Pythium dissotocum

Scientific classification
- Domain: Eukaryota
- Clade: Sar
- Clade: Stramenopiles
- Division: Oomycota
- Class: Peronosporomycetes
- Order: Peronosporales
- Family: Pythiaceae
- Genus: Pythium
- Species: P. dissotocum
- Binomial name: Pythium dissotocum Drechsler, (1930)
- Synonyms: Pythium perigynosum

= Pythium dissotocum =

- Genus: Pythium
- Species: dissotocum
- Authority: Drechsler, (1930)
- Synonyms: Pythium perigynosum

Pathogenic water mold

Pythium dissotocum is a plant pathogen infecting strawberry and rice.

== Disease cycle ==
Pythium dissotocum is a polycyclic oomycete root rot capable of both sexual and asexual reproduction. In its mid-season asexual phase, P. dissotocum disperses by forming filamentous sporangia, which produce vesicles housing 10-75 motile zoospores. Vesicles open, releasing zoospores which contact host roots, encyst, and produce a germ tube which infects the host root, and begins formation of mycelium.

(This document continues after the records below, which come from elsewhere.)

File: config.mk
export PLATFORM = sky130hd
export DESIGN_NAME = vga_sync_gen
export DESIGN_NICKNAME = d
export VERILOG_FILES = /design/src/rtl/vga_sync_gen.sv
export SDC_FILE = /design/constraint.sdc
export NUM_CORES = 1
export LEC_CHECK = 0
export ABC_AREA = 1
export BUFFER_PORTS_ARGS = -buffer_cell sky130_fd_sc_hd__buf_2
export CAP_MARGIN = 15
export CORE_ASPECT_RATIO = 0.75
export CORE_MARGIN = 2
export CORE_UTILIZATION = 50
export DETAILED_ROUTE_END_ITERATION = 8
export HOLD_SLACK_MARGIN = 0.1
export PLACE_DENSITY = 0.71
export SLEW_MARGIN = 20
export SYNTH_ARGS = -nofsm -noshare
export SYNTH_HDL_FRONTEND = slang
export SYNTH_SLANG_ARGS = --single-unit
export TNS_END_PERCENT = 50
File: constraint.sdc
create_clock -name clk -period 1.7 [get_ports clk]
set_input_delay 0.255 -clock clk [delete_from_list [all_inputs] [get_ports clk]]
set_output_delay 0.255 -clock clk [all_outputs]
set_load 0.01 [all_outputs]
File: src/rtl/vga_sync_gen.sv
// VGA sync generator: column/row counters, active-low syncs, active flag, frame strobe.
// Optional macro VGA_SYNC_DELAY_EN delays hsync/vsync by SYNC_DELAY enabled steps.
module vga_sync_gen #(
  parameter int TOTAL_COLS    = 800,
  parameter int TOTAL_ROWS    = 525,
  parameter int ACTIVE_COLS   = 640,
  parameter int ACTIVE_ROWS   = 480,
  parameter int H_FRONT_PORCH = 16,
  parameter int H_SYNC_WIDTH  = 96,
  parameter int V_FRONT_PORCH = 10,
  parameter int V_SYNC_WIDTH  = 2,
  parameter int SYNC_DELAY    = 2,
  localparam int CW = $clog2(TOTAL_COLS),
  localparam int RW = $clog2(TOTAL_ROWS)
) (
  input  logic          clk,
  input  logic          i_rst_n,
  input  logic          i_pix_en,
  output logic          o_hsync,
  output logic          o_vsync,
  output logic [CW-1:0] o_col,
  output logic [RW-1:0] o_row,
  output logic          o_active,
  output logic          o_frame_start
);

  // One spare bit so sync end values equal to TOTAL still compare correctly.
  localparam logic [CW-1:0] COL_MAX = CW'(TOTAL_COLS - 1);
  localparam logic [RW-1:0] ROW_MAX = RW'(TOTAL_ROWS - 1);
  localparam logic [CW:0] ACT_C  = (CW+1)'(ACTIVE_COLS);
  localparam logic [RW:0] ACT_R  = (RW+1)'(ACTIVE_ROWS);
  localparam logic [CW:0] HS_BEG = (CW+1)'(ACTIVE_COLS + H_FRONT_PORCH);
  localparam logic [CW:0] HS_END =
    (CW+1)'(ACTIVE_COLS + H_FRONT_PORCH + H_SYNC_WIDTH);
  localparam logic [RW:0] VS_BEG = (RW+1)'(ACTIVE_ROWS + V_FRONT_PORCH);
  localparam logic [RW:0] VS_END =
    (RW+1)'(ACTIVE_ROWS + V_FRONT_PORCH + V_SYNC_WIDTH);

  if (ACTIVE_COLS + H_FRONT_PORCH + H_SYNC_WIDTH > TOTAL_COLS) begin : g_bad_h
    $error("vga_sync_gen: horizontal timing exceeds TOTAL_COLS");
  end
  if (ACTIVE_ROWS + V_FRONT_PORCH + V_SYNC_WIDTH > TOTAL_ROWS) begin : g_bad_v
    $error("vga_sync_gen: vertical timing exceeds TOTAL_ROWS");
  end
  if (SYNC_DELAY < 1) begin : g_bad_d
    $error("vga_sync_gen: SYNC_DELAY must be at least 1");
  end

  logic [CW-1:0] r_col;
  logic [RW-1:0] r_row;
  logic          r_hs;
  logic          r_vs;
  logic          r_act;
  logic          r_fs;

  logic [CW-1:0] w_col_nxt;
  logic [RW-1:0] w_row_nxt;
  logic [CW:0]   w_col_x;
  logic [RW:0]   w_row_x;
  logic          w_hs_nxt;
  logic          w_vs_nxt;
  logic          w_act_nxt;
  logic          w_fs_nxt;

  // Next position and the flags that describe it.
  always_comb begin
    w_col_nxt = r_col + CW'(1);
    w_row_nxt = r_row;
    if (r_col == COL_MAX) begin
      w_col_nxt = '0;
      w_row_nxt = (r_row == ROW_MAX) ? '0 : r_row + RW'(1);
    end
    w_col_x   = {1'b0, w_col_nxt};
    w_row_x   = {1'b0, w_row_nxt};
    w_hs_nxt  = !((w_col_x >= HS_BEG) && (w_col_x < HS_END));
    w_vs_nxt  = !((w_row_x >= VS_BEG) && (w_row_x < VS_END));
    w_act_nxt = (w_col_x < ACT_C) && (w_row_x < ACT_R);
    w_fs_nxt  = (w_col_nxt == '0) && (w_row_nxt == '0);
  end

  // Position and flags advance together on enabled steps.
  always_ff @(posedge clk or negedge i_rst_n) begin
    if (!i_rst_n) begin
      r_col <= '0;
      r_row <= '0;
      r_hs  <= 1'b1;
      r_vs  <= 1'b1;
      r_act <= 1'b0;
      r_fs  <= 1'b0;
    end else if (i_pix_en) begin
      r_col <= w_col_nxt;
      r_row <= w_row_nxt;
      r_hs  <= w_hs_nxt;
      r_vs  <= w_vs_nxt;
      r_act <= w_act_nxt;
      r_fs  <= w_fs_nxt;
    end else begin
      r_fs  <= 1'b0;
    end
  end

`ifdef VGA_SYNC_DELAY_EN
  logic [SYNC_DELAY-1:0] r_hs_dly;
  logic [SYNC_DELAY-1:0] r_vs_dly;

  // Sync shift registers so syncs line up with the downstream pixel pipe.
  always_ff @(posedge clk or negedge i_rst_n) begin
    if (!i_rst_n) begin
      r_hs_dly <= '1;
      r_vs_dly <= '1;
    end else if (i_pix_en) begin
      r_hs_dly[0] <= r_hs;
      r_vs_dly[0] <= r_vs;
      for (int i = 1; i < SYNC_DELAY; i++) begin
        r_hs_dly[i] <= r_hs_dly[i-1];
        r_vs_dly[i] <= r_vs_dly[i-1];
      end
    end
  end

  assign o_hsync = r_hs_dly[SYNC_DELAY-1];
  assign o_vsync = r_vs_dly[SYNC_DELAY-1];
`else
  assign o_hsync = r_hs;
  assign o_vsync = r_vs;
`endif

  assign o_col         = r_col;
  assign o_row         = r_row;
  assign o_active      = r_act;
  assign o_frame_start = r_fs;

endmodule

==> qor.csv, run 1 <==
stage;metric;value;unit
status;status;finished, violations left;
status;violated checks;negative setup slack;
yosys;Seq/Total Area, Yosys;35.7;%
route;highest routed layer;met4;
cts;clock root cell;clkbuf_8;
floorplanning;num ports;27;
cts;H-tree lvl count;1;
power_and_ir_drop;pwr/cell area;971;mW/mm^2
yosys;Post-Syn Nets;267;
placement;dpl cells;355;
worst_setup_path;endpoint class of the critical path;flop;
finish;ant diodes;0;
cts;CTS tree;done;
floorplanning;die width;71.1;microns
job;max-cap viol count;0;
route;First-pass DRT Iterations;4;
finish;Layout Nets;331;
floorplanning;die area;0.00386;sq mm
route;met1 WL;2.28;mm
route;wirelength, routed;4.61;mm
worst_setup_path;crit start category;flop;
sta;RSZ-0062 raised after global routing;yes;
yosys;asr flop ratio synth;100;%
power_and_ir_drop;Seq pwr share;36.5;%
grt;global-route congestion overflow total;0;
yosys;top-count cell post-synth;nand2_1;
yosys;Synth top cells by count;nand2_1 (97), inv_1 (33), nor2_1 (28), dfrtp_1 (22), o21ai_0 (21);
power_and_ir_drop;Pleak;1.22;nW
placement;placed cell areas;0.00210;sq mm
worst_setup_path;critical path class;flop to flop;
power_and_ir_drop;Combinational Power Share;47.7;%
worst_setup_path;slowest stage delay, CP;0.40;ns
worst_setup_path;Reg2Reg Setup Slack;-0.04;ns
yosys;Post-synth EDFFs;0;
worst_setup_path;Crit-path slowest cell;dfrtp_2;
yosys;ranking of synthesized cells by area;dfrtp_1 (33%), nand2_1 (22%), inv_1 (7.3%), nor2_1 (6.2%), o21ai_0 (6.2%);
yosys;synthesized area per cell;6.50;sq um
route;Post-DRT Antenna Nets;0;
route;via count;1868;
power_and_ir_drop;P_sw;0.000927;W
yosys;area leader, netlist;dfrtp_1;
placement;PortBufs;26;
sta;transition time of the tightest slew-check pin;0.549;ns
route;Post-route DRC;0;
route;Wirelength per Cell;12.7;microns
cts;CTS buffer count;3;
cts;Clock transition at path regs;0.09;ns
yosys;Synth Flop Type;dfrtp_1;
cts;# clock sinks;24;
floorplanning;Die Y;54.3;microns
sta;ratio of final minimum period to clock period;102;%
worst_setup_path;Setup crit start;o_col[0];
route;metal2 WL;2.00;mm
yosys;synth warn;0;
min_path;worst hold path class;input port to flop;
route;post-DR vias/cell;5.15;
cts;Longest Clk Path Bufs;2;
sta;Hold Vio Cnt, Final;0;
worst_setup_path;crit-path cells;ha_4, nand4_1, nor2_2, buf_6, nand3_1, nand2_1, buf_4, nand2_1, nor2_1, nand3_1, nor2_1;
finish;Non-Filler Instances;363;
sta;skew final;0.0139;ns
sta;Hold WS;0.330;ns
worst_setup_path;R2R Path Start;o_col[0];
sta;max-slew violations;0;
yosys;synthesized cell area;0.00169;sq mm
placement;gpl congestion;0.975;
route;DRT iter0 DRCs;124;
worst_setup_path;crit-path max FO;5;
power_and_ir_drop;Sw Share;41.7;%
floorplanning;core area;0.00327;sq mm
floorplanning;Rows;18;
sta;Max Clk Rate;576;MHz
power_and_ir_drop;Peak VDD IR;0.682;mV
route;DR WL met3;302;microns
yosys;Synth Register Bits;24;
sta;Tmin final;1.74;ns
power_and_ir_drop;Tot Pwr;0.00222;W
power_and_ir_drop;internal power;0.00130;W
grt;vias in the first global route;1613;
grt;initial antenna violation count;0;
worst_setup_path;worst-case reg-to-reg path depth;11;
yosys;count of distinct cell types in the synthesized netlist;22;
sta;setup slack after layout;-0.0360;ns
worst_setup_path;CP required;1.91;ns
worst_setup_path;Worst setup endpoint;o_frame_start;
yosys;top cell type's share of synthesized area;32.6;%
sta;# setup viols final;3;
grt;GRT Overall Usage;25.3;%
worst_setup_path;Worst Path Arrival;1.95;ns
finish;synthesis-to-layout area growth;35.6;%
yosys;gate count after technology mapping;260;
grt;largest net degree at the start of global routing;25;
grt;first-pass GRT wire length;7.45;mm
placement;DP Wirelength;3.44;mm
finish;post-route design area;0.00229;sq mm
sta;slew margin rel.;63.4;%
power_and_ir_drop;Clock Power Share;15.8;%
cts;worst skew pair latency;0.27;ns
finish;share of layout cells above drive strength 1;33.1;%
worst_setup_path;Reg-to-Reg End;o_frame_start;
floorplanning;Initial Utilization;51.7;%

In sexual reproduction, if multiple mating types are present, hyphal antheridium can contact each other and undergo plasmogamy, merging their membranes near the end of growing season. After several steps of differentiation and meiosis, an oospore, the primary survival structure, is formed. These thick-walled oospores can remain dormant for many months, and will eventually germinate through two methods. A sporangium can be produced, which generates a cyst and releases zoospores, or the oospore can create a germ tube which can directly penetrate and infect a host. This disease cycle is extremely dependent on water for dispersal, making greenhouses, irrigation systems, and hydroponics especially prone to spread of P. dissotocum.

== Importance ==
P. dissotocum is primarily a water-borne pathogen, and as a result poses serious threats to plants grown via hydroponics and by irrigation. With motile spores that can move quickly, infection spreads rapidly in water-logged crops and hydroponic systems. P. dissotocum can infect a large range of hosts, including many agricultural and horticultural crops like lettuce, spinach, peppers, parsnip, parsley, tomato, sugar cane, and carrot and hydroponic Cannabis sativa. Other economic products are threatened by the presence of P. dissotocum, including tree nurseries, maize/corn, and soybeans. Infection of P. dissotocum can lead to significant loss of crop yield due to necrosis of roots, root lesions, chlorosis, and damping off. This results in severe economic loss for farmers growing both sustenance crops, and commercial products. The organism is found in many regions across the Americas, Europe, and Asia, meaning that increasing globalization could cause introduction of the pathogen to potentially vulnerable crops and ecosystems.

== Diagnosis ==
RTPCR methods are available.

== Control ==
As a root rot, it tends to have more severe effects on young plants and seedlings, where it can damage and kill newly forming roots necessary for plant growth and nutrient acquisition. As a result, many control methods involve limiting the amount of exposure early in the season. Effective measure include application of fungicides like mefenoxam and phosphonates, often in conjunction. Additionally, inoculation with Pseudomonas chlororaphis, a common biocontrol inoculant used in horticulture, has potential to suppress symptoms of P. dissotocum infection, but is currently inconsistent in current trials, and doesn't block colonization. Like most root rots, P. dissotocum thrives in wet conditions. Preventing over-watering will help reduce infection in soil. Engaging in sanitation or fungicide treatment of tools and water can help reduce transmission and infection of P. dissotocum especially in irrigation or hydroponic systems. If infection has occurred, recovery can sometimes occur by trimming off damaged roots, and sterilizing those that are still white and healthy.